同事说:“我就在她后边,她刚刚走到办公室门口开门,只看见她腿一软就躺倒地上。”
退休办公室是在山上,是我们厂最高的建筑,也是一个最新颖别致的建筑,就像一个三层的六角亭子,还有一个高高的电视发射天线。一层是老年人活动中心,二楼是退休办公室的办公室,还有一部分健身器材,三楼就是我们厂的有线电视台。
这个小楼,比最近的一栋职工宿舍还要高,走到小楼要登上四十几层台阶。这座山在伍家岗区是一座比较高的山,具体是多高我也说不清,反正站在这座小楼上,在建的所有的百米高楼尽收眼底。
医生走了,我静静地候在一旁,又过了一个多小时,她才勉强睁开眼睛。
她说:“好一点了,我们回家吧。”
我背起她。
其他人都在问:“要不要帮忙?”
我帮别人是经常的事情,我要别人帮忙好像没有几次。
我说:“用不着,我可以背回家。”
从高高的山坡上,走到平地上,先要下这个四十几层的阶梯,然后又是阶梯,一个漫长的下坡,接着又是六层楼。我不知道,我是怎样把她背回家的,我没有歇一口气,是一直把她背到家里。她不是那种小巧玲珑的体型,是一种再普通不过的中等身材,生过孩子的她已经不再那么轻盈,稍微有一点发福的她已经超过一百斤。当时的我一米七五的个头,也只有一百二十斤,除了生病我到现在体重还是在一百三十斤以下。
她说:“我刚刚走到办公室门口,天旋地转,眼睛一黑,就什么都不知道了。”
躺在床上。
她说:“我还是不能动,一动整个房子都在转,想吐。”
这时候的家里就我们两个人,大姑娘在医院已经有房子,小姑娘还在西安上学。大姑娘送来了一个水银血压计,我当天就学会了测量血压。
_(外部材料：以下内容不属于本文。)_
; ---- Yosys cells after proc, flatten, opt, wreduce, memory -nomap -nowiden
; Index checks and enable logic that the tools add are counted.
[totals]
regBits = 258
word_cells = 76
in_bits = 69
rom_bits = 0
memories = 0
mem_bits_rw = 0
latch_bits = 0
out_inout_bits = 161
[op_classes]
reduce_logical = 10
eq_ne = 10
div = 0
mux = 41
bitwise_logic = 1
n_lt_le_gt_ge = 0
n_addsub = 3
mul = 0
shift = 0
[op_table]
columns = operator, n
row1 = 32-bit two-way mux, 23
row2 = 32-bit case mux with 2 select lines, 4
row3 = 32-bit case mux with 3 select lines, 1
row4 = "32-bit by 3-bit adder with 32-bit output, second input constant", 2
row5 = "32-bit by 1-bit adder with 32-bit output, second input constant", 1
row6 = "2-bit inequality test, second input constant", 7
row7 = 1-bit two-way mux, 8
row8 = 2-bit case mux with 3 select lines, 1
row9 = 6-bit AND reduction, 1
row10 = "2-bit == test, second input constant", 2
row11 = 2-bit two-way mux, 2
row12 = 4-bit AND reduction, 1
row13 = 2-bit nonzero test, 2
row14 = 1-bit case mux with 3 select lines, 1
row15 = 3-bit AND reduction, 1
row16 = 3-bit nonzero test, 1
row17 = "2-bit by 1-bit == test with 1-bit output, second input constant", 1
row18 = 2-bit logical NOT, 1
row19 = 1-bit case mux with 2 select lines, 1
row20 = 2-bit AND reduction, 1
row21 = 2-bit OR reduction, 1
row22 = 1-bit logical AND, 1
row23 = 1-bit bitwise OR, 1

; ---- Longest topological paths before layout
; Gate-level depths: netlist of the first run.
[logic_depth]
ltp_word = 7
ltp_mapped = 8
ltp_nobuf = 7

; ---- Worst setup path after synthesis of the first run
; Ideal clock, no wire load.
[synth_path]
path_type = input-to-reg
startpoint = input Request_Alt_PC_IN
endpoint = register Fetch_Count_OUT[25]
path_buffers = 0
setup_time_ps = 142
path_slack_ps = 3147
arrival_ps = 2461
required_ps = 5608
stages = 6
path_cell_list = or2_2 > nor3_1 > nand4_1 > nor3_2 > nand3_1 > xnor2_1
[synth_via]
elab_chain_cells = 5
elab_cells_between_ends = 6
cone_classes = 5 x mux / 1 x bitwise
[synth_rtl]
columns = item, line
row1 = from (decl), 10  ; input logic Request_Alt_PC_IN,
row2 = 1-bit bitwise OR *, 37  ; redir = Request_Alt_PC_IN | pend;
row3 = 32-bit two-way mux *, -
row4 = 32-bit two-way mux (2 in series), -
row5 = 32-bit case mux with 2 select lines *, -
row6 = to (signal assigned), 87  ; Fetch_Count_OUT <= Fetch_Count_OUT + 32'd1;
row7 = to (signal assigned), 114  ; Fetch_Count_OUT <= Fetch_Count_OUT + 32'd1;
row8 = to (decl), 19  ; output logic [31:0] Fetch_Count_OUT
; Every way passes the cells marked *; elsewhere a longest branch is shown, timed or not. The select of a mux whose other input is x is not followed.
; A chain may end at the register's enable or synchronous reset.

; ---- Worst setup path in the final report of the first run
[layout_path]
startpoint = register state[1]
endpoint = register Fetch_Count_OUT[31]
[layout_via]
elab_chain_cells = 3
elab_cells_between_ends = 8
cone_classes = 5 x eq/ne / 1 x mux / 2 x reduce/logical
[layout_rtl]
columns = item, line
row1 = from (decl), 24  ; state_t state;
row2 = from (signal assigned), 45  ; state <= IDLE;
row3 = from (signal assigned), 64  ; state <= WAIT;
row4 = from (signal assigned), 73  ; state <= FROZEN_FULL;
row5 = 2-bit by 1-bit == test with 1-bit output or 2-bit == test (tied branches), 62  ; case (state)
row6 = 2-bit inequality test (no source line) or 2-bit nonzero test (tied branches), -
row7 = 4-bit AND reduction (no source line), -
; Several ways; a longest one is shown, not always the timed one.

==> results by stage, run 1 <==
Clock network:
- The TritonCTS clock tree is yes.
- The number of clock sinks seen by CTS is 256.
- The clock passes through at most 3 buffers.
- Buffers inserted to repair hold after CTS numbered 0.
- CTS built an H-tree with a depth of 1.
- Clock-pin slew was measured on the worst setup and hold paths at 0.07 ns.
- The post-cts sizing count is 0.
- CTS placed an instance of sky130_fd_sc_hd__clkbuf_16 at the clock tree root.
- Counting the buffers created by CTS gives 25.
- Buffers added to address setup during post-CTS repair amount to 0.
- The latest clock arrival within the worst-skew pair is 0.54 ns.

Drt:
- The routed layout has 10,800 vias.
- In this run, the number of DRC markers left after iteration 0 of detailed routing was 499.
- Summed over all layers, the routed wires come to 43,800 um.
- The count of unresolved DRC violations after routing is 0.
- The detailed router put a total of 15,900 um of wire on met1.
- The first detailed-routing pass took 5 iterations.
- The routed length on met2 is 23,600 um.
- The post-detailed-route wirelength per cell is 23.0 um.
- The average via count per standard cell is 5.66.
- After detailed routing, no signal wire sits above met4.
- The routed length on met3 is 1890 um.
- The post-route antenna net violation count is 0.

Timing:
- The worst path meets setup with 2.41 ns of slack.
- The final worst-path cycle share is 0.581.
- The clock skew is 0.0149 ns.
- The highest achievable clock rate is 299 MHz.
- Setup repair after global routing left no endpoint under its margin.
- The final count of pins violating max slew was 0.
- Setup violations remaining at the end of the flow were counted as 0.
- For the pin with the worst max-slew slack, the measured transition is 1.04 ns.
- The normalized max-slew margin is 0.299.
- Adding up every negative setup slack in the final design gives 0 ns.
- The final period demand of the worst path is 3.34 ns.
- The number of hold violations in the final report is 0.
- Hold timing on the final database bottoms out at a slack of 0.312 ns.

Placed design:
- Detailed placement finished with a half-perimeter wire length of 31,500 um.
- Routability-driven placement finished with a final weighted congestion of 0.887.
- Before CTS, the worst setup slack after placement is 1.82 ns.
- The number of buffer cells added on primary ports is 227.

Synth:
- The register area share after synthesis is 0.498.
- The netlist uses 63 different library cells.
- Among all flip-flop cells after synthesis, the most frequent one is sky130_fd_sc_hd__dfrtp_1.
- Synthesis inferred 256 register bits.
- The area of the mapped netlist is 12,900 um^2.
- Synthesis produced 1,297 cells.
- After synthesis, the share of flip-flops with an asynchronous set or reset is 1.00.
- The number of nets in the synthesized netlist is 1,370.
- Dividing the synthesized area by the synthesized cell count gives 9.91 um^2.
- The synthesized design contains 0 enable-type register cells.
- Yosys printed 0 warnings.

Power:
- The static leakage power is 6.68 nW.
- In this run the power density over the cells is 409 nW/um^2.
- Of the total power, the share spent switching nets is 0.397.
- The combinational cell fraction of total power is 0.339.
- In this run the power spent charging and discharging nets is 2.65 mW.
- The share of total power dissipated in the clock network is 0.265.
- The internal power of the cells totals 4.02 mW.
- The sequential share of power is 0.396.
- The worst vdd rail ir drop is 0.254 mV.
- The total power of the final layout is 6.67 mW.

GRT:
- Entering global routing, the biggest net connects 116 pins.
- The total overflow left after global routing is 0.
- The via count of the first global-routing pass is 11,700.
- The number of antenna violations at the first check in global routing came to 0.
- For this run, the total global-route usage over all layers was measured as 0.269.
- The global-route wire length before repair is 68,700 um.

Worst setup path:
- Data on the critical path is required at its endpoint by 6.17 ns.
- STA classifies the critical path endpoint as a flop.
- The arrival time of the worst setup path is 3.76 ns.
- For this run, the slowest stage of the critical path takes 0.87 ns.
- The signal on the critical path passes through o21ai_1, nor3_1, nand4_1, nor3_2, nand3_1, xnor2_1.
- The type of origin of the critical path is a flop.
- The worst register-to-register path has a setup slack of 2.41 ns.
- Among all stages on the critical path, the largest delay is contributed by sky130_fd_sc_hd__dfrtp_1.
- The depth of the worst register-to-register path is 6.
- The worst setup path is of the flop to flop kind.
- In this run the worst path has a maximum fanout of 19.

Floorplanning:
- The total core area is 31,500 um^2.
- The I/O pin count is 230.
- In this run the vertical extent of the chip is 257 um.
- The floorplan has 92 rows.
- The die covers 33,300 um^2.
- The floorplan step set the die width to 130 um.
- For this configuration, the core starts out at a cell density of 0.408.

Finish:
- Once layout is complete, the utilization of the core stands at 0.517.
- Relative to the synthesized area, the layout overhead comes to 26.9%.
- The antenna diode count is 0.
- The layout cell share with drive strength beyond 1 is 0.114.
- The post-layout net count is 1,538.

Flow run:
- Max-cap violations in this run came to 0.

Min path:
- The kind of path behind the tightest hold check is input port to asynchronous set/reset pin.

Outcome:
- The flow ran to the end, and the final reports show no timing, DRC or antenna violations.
紧张了一晚上平安无事,她依旧没转好的迹象,测量血压还有点高。白天我班还要上,家里没有人,那时候也没有电话。她还不能吃饭,我把热水瓶放在床的跟前,旁边再放一个脸盆,因为她还不时地要呕吐,不过现在肚子里已经没有食物,吐出来的都是清水。我只好上班途中,偷偷地跑回来看看,我走路飞快,来回一趟许多人并没有在意我已经回家一次,但是我也没有告诉任何人,她生病了。
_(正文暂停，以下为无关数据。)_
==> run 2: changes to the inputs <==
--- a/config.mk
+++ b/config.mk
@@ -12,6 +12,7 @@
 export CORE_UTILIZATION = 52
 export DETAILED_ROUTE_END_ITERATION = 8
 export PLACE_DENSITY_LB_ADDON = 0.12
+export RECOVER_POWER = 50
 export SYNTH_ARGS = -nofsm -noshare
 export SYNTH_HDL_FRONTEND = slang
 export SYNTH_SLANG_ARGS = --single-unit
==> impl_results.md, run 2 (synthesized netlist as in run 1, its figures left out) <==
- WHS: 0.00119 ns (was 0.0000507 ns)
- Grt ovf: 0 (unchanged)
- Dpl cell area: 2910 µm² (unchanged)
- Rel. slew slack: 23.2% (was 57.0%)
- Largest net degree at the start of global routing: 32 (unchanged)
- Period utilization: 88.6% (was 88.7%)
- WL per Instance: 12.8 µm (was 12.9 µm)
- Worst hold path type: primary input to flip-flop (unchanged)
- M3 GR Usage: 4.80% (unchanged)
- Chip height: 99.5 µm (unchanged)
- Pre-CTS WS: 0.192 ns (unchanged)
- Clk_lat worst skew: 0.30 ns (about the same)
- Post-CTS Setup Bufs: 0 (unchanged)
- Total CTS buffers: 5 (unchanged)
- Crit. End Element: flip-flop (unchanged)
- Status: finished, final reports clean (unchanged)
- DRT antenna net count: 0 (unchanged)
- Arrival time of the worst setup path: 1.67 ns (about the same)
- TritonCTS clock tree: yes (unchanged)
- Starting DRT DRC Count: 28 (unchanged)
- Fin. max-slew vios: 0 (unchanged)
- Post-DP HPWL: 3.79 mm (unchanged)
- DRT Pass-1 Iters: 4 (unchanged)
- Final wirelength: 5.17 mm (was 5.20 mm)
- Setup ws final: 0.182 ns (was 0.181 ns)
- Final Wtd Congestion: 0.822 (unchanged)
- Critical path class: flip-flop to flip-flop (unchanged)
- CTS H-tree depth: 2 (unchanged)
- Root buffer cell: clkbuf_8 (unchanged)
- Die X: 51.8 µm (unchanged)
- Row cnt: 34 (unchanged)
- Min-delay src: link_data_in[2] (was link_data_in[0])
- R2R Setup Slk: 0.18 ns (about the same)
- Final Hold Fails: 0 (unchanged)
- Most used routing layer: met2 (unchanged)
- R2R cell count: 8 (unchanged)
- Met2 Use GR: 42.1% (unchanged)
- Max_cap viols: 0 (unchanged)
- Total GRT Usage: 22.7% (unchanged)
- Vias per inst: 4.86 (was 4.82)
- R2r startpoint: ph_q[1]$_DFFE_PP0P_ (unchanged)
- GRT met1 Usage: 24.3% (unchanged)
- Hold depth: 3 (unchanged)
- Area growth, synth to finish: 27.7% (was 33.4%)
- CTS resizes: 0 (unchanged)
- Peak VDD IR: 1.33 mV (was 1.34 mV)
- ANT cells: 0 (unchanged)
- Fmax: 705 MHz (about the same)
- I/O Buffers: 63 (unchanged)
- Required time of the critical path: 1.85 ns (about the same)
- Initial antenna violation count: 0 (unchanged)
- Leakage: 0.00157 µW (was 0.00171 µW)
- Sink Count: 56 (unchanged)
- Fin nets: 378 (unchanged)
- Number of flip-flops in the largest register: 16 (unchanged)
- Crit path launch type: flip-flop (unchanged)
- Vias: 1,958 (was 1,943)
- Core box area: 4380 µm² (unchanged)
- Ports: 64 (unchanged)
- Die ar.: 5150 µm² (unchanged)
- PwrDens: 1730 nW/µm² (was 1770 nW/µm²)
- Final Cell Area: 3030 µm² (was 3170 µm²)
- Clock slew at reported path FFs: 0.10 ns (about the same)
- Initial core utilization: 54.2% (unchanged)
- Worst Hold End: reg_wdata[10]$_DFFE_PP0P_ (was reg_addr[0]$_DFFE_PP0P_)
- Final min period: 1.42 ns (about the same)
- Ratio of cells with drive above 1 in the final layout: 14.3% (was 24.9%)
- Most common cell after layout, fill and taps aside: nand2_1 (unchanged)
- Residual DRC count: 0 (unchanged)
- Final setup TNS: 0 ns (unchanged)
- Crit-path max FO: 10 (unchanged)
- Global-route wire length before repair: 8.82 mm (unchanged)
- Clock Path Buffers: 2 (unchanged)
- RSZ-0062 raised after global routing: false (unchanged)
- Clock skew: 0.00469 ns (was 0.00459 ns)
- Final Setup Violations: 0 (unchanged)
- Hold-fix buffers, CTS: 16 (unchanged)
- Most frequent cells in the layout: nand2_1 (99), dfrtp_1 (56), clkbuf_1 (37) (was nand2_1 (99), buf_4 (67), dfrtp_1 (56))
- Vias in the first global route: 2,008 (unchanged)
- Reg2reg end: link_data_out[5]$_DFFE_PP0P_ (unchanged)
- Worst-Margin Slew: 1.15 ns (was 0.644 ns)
第三天她才能够下地,她才能够吃一点稀饭,整整折腾了一个星期。不过自从那次犯病,她就再是犯病也没有像这一次那么严重。我们的邻居也是她的老乡是她的好朋友,在她休息一个星期出来上班的时候问:“上个星期你是不是出差了。”
俗话说远亲不如近邻,刚刚搬进高楼就出现这样离奇的事情,好在大家以前熟悉,如果以前都不认识,那么你就是躺在家里一个月也不会有人知道。
从此我有了新的事情,就是学习高血压的知识。高血压这是常见病,现在她得了,我就要万分小心。犯病的机理,犯病的症状,平时怎样养护,出现症状临床怎样处理。一个水银血压计用了十几年,后来又买了一个电子的,这个血压计不准确,只好重新买了一个九安血压计,据说是打进德国市场的产品。
谢天谢地已经平安度过二十几个春秋,年龄大了血管细了,说不定哪天我和她会出现意想不到的毛病。能够走到今天已经是幸运,现代医药可能会相伴我们走向更远。